At the same time, singlet fission is a method that generates twice the electronic charge carriers compared to the normal for each photon of light that has been absorbed. Tetracene is utilized in such devices to shift the energy produced by singlet fission into silicon.
All over the world, engineers and scientists have been working on the best methods to integrate tandem cells and singlet fission processes into commercially feasible devices with the ability to take over from traditional, single-junction silicon solar cells that are generally found on rooftops and in large-scale arrays.

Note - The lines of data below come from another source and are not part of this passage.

==> flow/run.sh <==
#!/bin/bash
# OpenROAD 26Q1-2900-gdf79404cd8, Yosys 0.63+post, stock flow scripts
make -C /OpenROAD-flow-scripts/flow DESIGN_CONFIG=/design/flow/config.mk WORK_HOME=/design/flow/orfs finish
==> flow/config.mk <==
export PLATFORM = sky130hd
export DESIGN_NAME = vga_display
export DESIGN_NICKNAME = vga_display
export VERILOG_FILES = /design/flow/design.v
export SDC_FILE = /design/flow/constraint.sdc
export NUM_CORES = 4
export LEC_CHECK = 1
export CORE_AREA = 10 10 70 70
export DIE_AREA = 0 0 80 80
==> flow/constraint.sdc <==
current_design vga_display

set clk_period 1.0
set clk_io_pct 0.2

create_clock -name clk0 -period $clk_period [get_ports {clk_25m}]

set non_clock_inputs [all_inputs -no_clocks]
set_input_delay [expr $clk_period * $clk_io_pct] -clock clk0 $non_clock_inputs
set_output_delay [expr $clk_period * $clk_io_pct] -clock clk0 [all_outputs]
module shift_sin_pout(
    input clk,
	 input select,
    input le,
    input din,
    output [0:7]dout,
	 output parity
);
reg [0:7] latch_q;
reg [0:7] shift_q;
always @(posedge clk) begin
  if (select) begin
    if (le) latch_q <= shift_q;
    else shift_q <= { shift_q[1:7], din };
  end
end
assign dout = latch_q;
assign parity = ^shift_q;
endmodule
module tristate_8bit(
    input T,
    input [7:0] I,
    output [7:0] O
    );
assign O = T ? I: 8'bZ;
endmodule
module mux2_8bit(a_addr, a, b_addr, b, c_addr, c, d_addr, d, o);
input a_addr;
input b_addr;
input c_addr;
input d_addr;
input [7:0]a;
input [7:0]b;
input [7:0]c;
input [7:0]d;
output [7:0]o;
reg [7:0]tmp;
always @(a_addr, b_addr, c_addr, d_addr) begin
  if (a_addr) tmp <= a;
  else if (b_addr) tmp <= b;
  else if (c_addr) tmp <= c;
  else if (d_addr) tmp <= d;
  else tmp <= 8'h00;
end
assign o = tmp;
endmodule
module tipi_top(
		output led0,
		input[0:3] crub,
		output db_dir,
		output db_en,
		output dsr_b0,
		output dsr_b1,
		output dsr_en,
		input r_clk,
		input r_cd,
		input r_dout,
		input r_le,
		input r_rt,
		output r_din,
		output r_reset,
		input ti_cruclk,
		input ti_dbin,
		input ti_memen,
		input ti_we,
		input ti_ph3,
		output ti_cruin,
		output ti_extint,
		input[0:15] ti_a,
		inout[0:7] tp_d
    );
assign ti_extint = 1'bz;  
wire ti_cruout = ti_a[15];
wire [0:3]cru_state;
wire cru_regout;
crubits cru(~crub, ti_cruclk, ti_memen, ti_ph3, ti_a[0:14], ti_cruout, cru_regout, cru_state);
wire cru_dev_en = cru_state[0];
assign ti_cruin = cru_regout;
assign r_reset = ~cru_state[1];
assign dsr_b0 = cru_state[2];
assign dsr_b1 = cru_state[3];
wire tipi_rc = ~r_rt && ~r_cd;
wire tipi_rd = ~r_rt && r_cd;
wire tipi_tc = r_rt && ~r_cd;
wire tipi_td = r_rt && r_cd; 
wire rc_addr = ti_a == 16'h5ff9;
wire rd_addr = ti_a == 16'h5ffb;
wire tc_addr = ti_a == 16'h5ffd;
wire td_addr = ti_a == 16'h5fff;
wire tipi_td_le = (cru_dev_en && ~ti_we && ~ti_memen && td_addr);
wire [0:7]rpi_td;
latch_8bit td(tipi_td_le, tp_d, rpi_td);
wire tipi_tc_le = (cru_dev_en && ~ti_we && ~ti_memen && tc_addr);
wire [0:7]rpi_tc;
latch_8bit tc(tipi_tc_le, tp_d, rpi_tc);
wire td_out;
shift_pload_sout shift_td(r_clk, tipi_td, r_le, rpi_td, td_out);
wire tc_out;
shift_pload_sout shift_tc(r_clk, tipi_tc, r_le, rpi_tc, tc_out);
wire [0:7]tipi_db_rd;
wire rd_parity;
shift_sin_pout shift_rd(r_clk, tipi_rd, r_le, r_dout, tipi_db_rd, rd_parity);
wire [0:7]tipi_db_rc;
wire rc_parity;
shift_sin_pout shift_rc(r_clk, tipi_rc, r_le, r_dout, tipi_db_rc, rc_parity);
reg r_din_mux;
always @(posedge r_clk) begin
  if (r_rt & r_cd) r_din_mux <= td_out;
  else if (r_rt & ~r_cd) r_din_mux <= tc_out;
  else if (~r_rt & r_cd) r_din_mux <= rd_parity;
  else r_din_mux <= rc_parity;
end
assign r_din = r_din_mux;
wire tipi_read = cru_dev_en && ~ti_memen && ti_dbin;
wire tipi_dsr_en = tipi_read && ti_a >= 16'h4000 && ti_a < 16'h5ff8;
assign dsr_en = ~(tipi_dsr_en);
assign db_en = ~(cru_dev_en && ti_a >= 16'h4000 && ti_a < 16'h6000);
assign db_dir = tipi_read;
wire [0:7]rreg_mux_out; 
mux2_8bit rreg_mux(rc_addr, tipi_db_rc, rd_addr, tipi_db_rd, tc_addr, rpi_tc, td_addr, rpi_td, rreg_mux_out);
wire [0:7]tp_d_buf;
wire dbus_ts_en = cru_state[0] && ~ti_memen && ti_dbin && ( ti_a >= 16'h5ff8 && ti_a < 16'h6000 );
tristate_8bit dbus_ts(dbus_ts_en, rreg_mux_out, tp_d_buf);
assign tp_d = tp_d_buf;
assign led0 = cru_state[0] && db_en;
endmodule
$ cat design/flow/run.sh
#!/bin/bash
# OpenROAD 26Q1-2900-gdf79404cd8, Yosys 0.63+post, stock flow scripts
make -C /OpenROAD-flow-scripts/flow DESIGN_CONFIG=/design/flow/config.mk WORK_HOME=/design/flow/orfs finish
$ cat design/flow/config.mk
export PLATFORM = sky130hd
export DESIGN_NAME = tipi_top
export DESIGN_NICKNAME = tipi_top
export VERILOG_FILES = /design/flow/design.v
export SDC_FILE = /design/flow/constraint.sdc
export NUM_CORES = 4
export LEC_CHECK = 1
export CORE_UTILIZATION = 40
$ cat design/flow/constraint.sdc
current_design tipi_top

set clk_period 3.6
set clk_io_pct 0.2

create_clock -name clk0 -period $clk_period [get_ports {r_clk}]
create_clock -name clk1 -period $clk_period [get_ports {ti_cruclk}]
create_clock -name clk2 -period $clk_period [get_ports {ti_ph3}]

set non_clock_inputs [all_inputs -no_clocks]
set_input_delay [expr $clk_period * $clk_io_pct] -clock clk0 $non_clock_inputs
set_output_delay [expr $clk_period * $clk_io_pct] -clock clk0 [all_outputs]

At present, work performed by the School of Photovoltaic and Renewable Energy Engineering and the ARC Centre of Excellence in Exciton Science, both based at the University of New South Wales (UNSW) in Sydney, has underlined few main benefits to both singlet fission and tandem cells.
The scientists illustrated that both perovskite or silicon tandem cells and tetracene-based singlet fission cells will run at lower temperatures compared to traditional silicon devices. This will help decrease the effect of damage from the heat on the devices, thereby expanding their lifetime and reducing the charge of the energy generated.
For instance, a 5 °C to 10 °C decrease in module operating temperature matches with a 2% to 4% gain in yearly energy production. Moreover, the lifetime of the device is normally found to double for every 10 °C decrease in temperature. That implies a rise in the lifetime of 4.5 years for singlet fission cells and 3.1 years for the tandem cells.
As far as singlet fission cells are concerned, there is one more useful advantage. When tetracene degrades unavoidably, it turns out to be transparent to solar radiation, thereby enabling the cell to proceed with functioning as a traditional silicon device, albeit one that has originally operated at a lower temperature and provided extreme efficiency during the first stage of its lifecycle.
The commercial value of photovoltaic technologies can be increased by either increasing the energy conversion efficiency or the operational lifespan. The former is the primary driver for the development of next generation technologies, while little thought has been given to the potential lifespan advantages.
Jessica Yajie Jiang, Study Lead Author, ARC Center of Excellence in Exciton Science
“We demonstrated that these advanced photovoltaic technologies also show ancillary benefits in terms of enhanced lifespan by operating at lower temperature and more resilience under degradation, introducing a new paradigm to evaluate the potential of new solar energy technologies,” added Jiang.
Jiang, Y., et al. (2021) Singlet fission and tandem solar cells reduce thermal degradation and enhance lifespan. Progress in Photovoltaics. doi.org/10.1002/pip.3405.